(Beginning of Provided material)
==> src/rtl/risk_sequencer.sv <==
// risk_sequencer: expands one tiled load/store descriptor into a run of
// risk ops, each held HOLD cycles, with done/aborted status at the end.
module risk_sequencer #(
  parameter int FUNC_W   = 3,
  parameter int REG_W    = 5,
  parameter int ADDR_W   = 17,
  parameter int STRIDE_W = 15,
  parameter int CNT_W    = 8,
  parameter int HOLD     = 2
) (
  input  logic                clk,
  input  logic                reset,
  input  logic                cmd_valid,
  output logic                cmd_ready,
  input  logic [FUNC_W-1:0]   cmd_func,
  input  logic [REG_W-1:0]    cmd_reg,
  input  logic [REG_W-1:0]    cmd_reg_step,
  input  logic [ADDR_W-1:0]   cmd_addr,
  input  logic [ADDR_W-1:0]   cmd_addr_step,
  input  logic [STRIDE_W-1:0] cmd_stride_x,
  input  logic [STRIDE_W-1:0] cmd_stride_y,
  input  logic [CNT_W-1:0]    cmd_count,
  input  logic                abort,
  output logic [FUNC_W-1:0]   risk_func,
  output logic [REG_W-1:0]    risk_reg,
  output logic [ADDR_W-1:0]   risk_addr,
  output logic [STRIDE_W-1:0] risk_stride_x,
  output logic [STRIDE_W-1:0] risk_stride_y,
  output logic                busy,
  output logic                done,
  output logic                aborted
);

  localparam int HW = (HOLD > 1) ? $clog2(HOLD) : 1;
  localparam logic [HW-1:0] HOLD_M1 = HW'(HOLD - 1);

  localparam logic [1:0] S_IDLE  = 2'd0;
  localparam logic [1:0] S_ISSUE = 2'd1;
  localparam logic [1:0] S_DONE  = 2'd2;

  logic [1:0]          r_state;
  logic [FUNC_W-1:0]   r_func;
  logic [REG_W-1:0]    r_reg;
  logic [REG_W-1:0]    r_reg_step;
  logic [ADDR_W-1:0]   r_addr;
  logic [ADDR_W-1:0]   r_addr_step;
  logic [STRIDE_W-1:0] r_sx;
  logic [STRIDE_W-1:0] r_sy;
  logic [CNT_W-1:0]    r_remain;
  logic [HW-1:0]       r_hold;
  logic                r_busy;
  logic                r_done;
  logic                r_aborted;
  logic                w_accept;
  logic                w_op_end;

  assign cmd_ready = (r_state == S_IDLE) && !reset;
  assign w_accept  = cmd_valid && cmd_ready;
  assign w_op_end  = (r_hold == '0);

  assign risk_func     = r_func;
  assign risk_reg      = r_reg;
  assign risk_addr     = r_addr;
  assign risk_stride_x = r_sx;
  assign risk_stride_y = r_sy;
  assign busy          = r_busy;
  assign done          = r_done;
  assign aborted       = r_aborted;

  // Sequencer FSM: latch descriptor, step running adders, emit done status.
  always_ff @(posedge clk or posedge reset) begin
    if (reset) begin
      r_state     <= S_IDLE;
      r_func      <= '0;
      r_reg       <= '0;
      r_reg_step  <= '0;
      r_addr      <= '0;
      r_addr_step <= '0;
      r_sx        <= '0;
      r_sy        <= '0;
      r_remain    <= '0;
      r_hold      <= '0;
      r_busy      <= 1'b0;
      r_done      <= 1'b0;
      r_aborted   <= 1'b0;
    end else begin
      case (r_state)
        S_IDLE: begin
          r_done    <= 1'b0;
          r_aborted <= 1'b0;
          if (w_accept) begin
            r_busy      <= 1'b1;
            r_reg_step  <= cmd_reg_step;
            r_addr_step <= cmd_addr_step;
            r_hold      <= HOLD_M1;
            if (cmd_count == '0) begin
              r_state <= S_DONE;
              r_done  <= 1'b1;
            end else begin
              r_state  <= S_ISSUE;
              r_func   <= cmd_func;
              r_reg    <= cmd_reg;
              r_addr   <= cmd_addr;
              r_sx     <= cmd_stride_x;
              r_sy     <= cmd_stride_y;
              r_remain <= cmd_count - 1'b1;
            end
          end
        end
        S_ISSUE: begin
          if (abort || (w_op_end && r_remain == '0)) begin
            r_state   <= S_DONE;
            r_done    <= 1'b1;
            r_aborted <= abort;
            r_func    <= '0;
            r_reg     <= '0;
            r_addr    <= '0;
            r_sx      <= '0;
            r_sy      <= '0;
          end else if (w_op_end) begin
            r_reg    <= r_reg + r_reg_step;
            r_addr   <= r_addr + r_addr_step;
            r_remain <= r_remain - 1'b1;
            r_hold   <= HOLD_M1;
          end else begin
            r_hold <= r_hold - 1'b1;
          end
        end
        S_DONE: begin
          r_state   <= S_IDLE;
          r_busy    <= 1'b0;
          r_done    <= 1'b0;
          r_aborted <= 1'b0;
        end
        default: begin
          r_state <= S_IDLE;
          r_busy  <= 1'b0;
          r_done  <= 1'b0;
        end
      endcase
    end
  end

endmodule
(End of Provided material)
Problem statement: Return the listing word for word.

Expected answer:
==> src/rtl/risk_sequencer.sv <==
// risk_sequencer: expands one tiled load/store descriptor into a run of
// risk ops, each held HOLD cycles, with done/aborted status at the end.
module risk_sequencer #(
  parameter int FUNC_W   = 3,
  parameter int REG_W    = 5,
  parameter int ADDR_W   = 17,
  parameter int STRIDE_W = 15,
  parameter int CNT_W    = 8,
  parameter int HOLD     = 2
) (
  input  logic                clk,
  input  logic                reset,
  input  logic                cmd_valid,
  output logic                cmd_ready,
  input  logic [FUNC_W-1:0]   cmd_func,
  input  logic [REG_W-1:0]    cmd_reg,
  input  logic [REG_W-1:0]    cmd_reg_step,
  input  logic [ADDR_W-1:0]   cmd_addr,
  input  logic [ADDR_W-1:0]   cmd_addr_step,
  input  logic [STRIDE_W-1:0] cmd_stride_x,
  input  logic [STRIDE_W-1:0] cmd_stride_y,
  input  logic [CNT_W-1:0]    cmd_count,
  input  logic                abort,
  output logic [FUNC_W-1:0]   risk_func,
  output logic [REG_W-1:0]    risk_reg,
  output logic [ADDR_W-1:0]   risk_addr,
  output logic [STRIDE_W-1:0] risk_stride_x,
  output logic [STRIDE_W-1:0] risk_stride_y,
  output logic                busy,
  output logic                done,
  output logic                aborted
);

  localparam int HW = (HOLD > 1) ? $clog2(HOLD) : 1;
  localparam logic [HW-1:0] HOLD_M1 = HW'(HOLD - 1);

  localparam logic [1:0] S_IDLE  = 2'd0;
  localparam logic [1:0] S_ISSUE = 2'd1;
  localparam logic [1:0] S_DONE  = 2'd2;

  logic [1:0]          r_state;
  logic [FUNC_W-1:0]   r_func;
  logic [REG_W-1:0]    r_reg;
  logic [REG_W-1:0]    r_reg_step;
  logic [ADDR_W-1:0]   r_addr;
  logic [ADDR_W-1:0]   r_addr_step;
  logic [STRIDE_W-1:0] r_sx;
  logic [STRIDE_W-1:0] r_sy;
  logic [CNT_W-1:0]    r_remain;
  logic [HW-1:0]       r_hold;
  logic                r_busy;
  logic                r_done;
  logic                r_aborted;
  logic                w_accept;
  logic                w_op_end;

  assign cmd_ready = (r_state == S_IDLE) && !reset;
  assign w_accept  = cmd_valid && cmd_ready;
  assign w_op_end  = (r_hold == '0);

  assign risk_func     = r_func;
  assign risk_reg      = r_reg;
  assign risk_addr     = r_addr;
  assign risk_stride_x = r_sx;
  assign risk_stride_y = r_sy;
  assign busy          = r_busy;
  assign done          = r_done;
  assign aborted       = r_aborted;

  // Sequencer FSM: latch descriptor, step running adders, emit done status.
  always_ff @(posedge clk or posedge reset) begin
    if (reset) begin
      r_state     <= S_IDLE;
      r_func      <= '0;
      r_reg       <= '0;
      r_reg_step  <= '0;
      r_addr      <= '0;
      r_addr_step <= '0;
      r_sx        <= '0;
      r_sy        <= '0;
      r_remain    <= '0;
      r_hold      <= '0;
      r_busy      <= 1'b0;
      r_done      <= 1'b0;
      r_aborted   <= 1'b0;
    end else begin
      case (r_state)
        S_IDLE: begin
          r_done    <= 1'b0;
          r_aborted <= 1'b0;
          if (w_accept) begin
            r_busy      <= 1'b1;
            r_reg_step  <= cmd_reg_step;
            r_addr_step <= cmd_addr_step;
            r_hold      <= HOLD_M1;
            if (cmd_count == '0) begin
              r_state <= S_DONE;
              r_done  <= 1'b1;
            end else begin
              r_state  <= S_ISSUE;
              r_func   <= cmd_func;
              r_reg    <= cmd_reg;
              r_addr   <= cmd_addr;
              r_sx     <= cmd_stride_x;
              r_sy     <= cmd_stride_y;
              r_remain <= cmd_count - 1'b1;
            end
          end
        end
        S_ISSUE: begin
          if (abort || (w_op_end && r_remain == '0)) begin
            r_state   <= S_DONE;
            r_done    <= 1'b1;
            r_aborted <= abort;
            r_func    <= '0;
            r_reg     <= '0;
            r_addr    <= '0;
            r_sx      <= '0;
            r_sy      <= '0;
          end else if (w_op_end) begin
            r_reg    <= r_reg + r_reg_step;
            r_addr   <= r_addr + r_addr_step;
            r_remain <= r_remain - 1'b1;
            r_hold   <= HOLD_M1;
          end else begin
            r_hold <= r_hold - 1'b1;
          end
        end
        S_DONE: begin
          r_state   <= S_IDLE;
          r_busy    <= 1'b0;
          r_done    <= 1'b0;
          r_aborted <= 1'b0;
        end
        default: begin
          r_state <= S_IDLE;
          r_busy  <= 1'b0;
          r_done  <= 1'b0;
        end
      endcase
    end
  end

endmodule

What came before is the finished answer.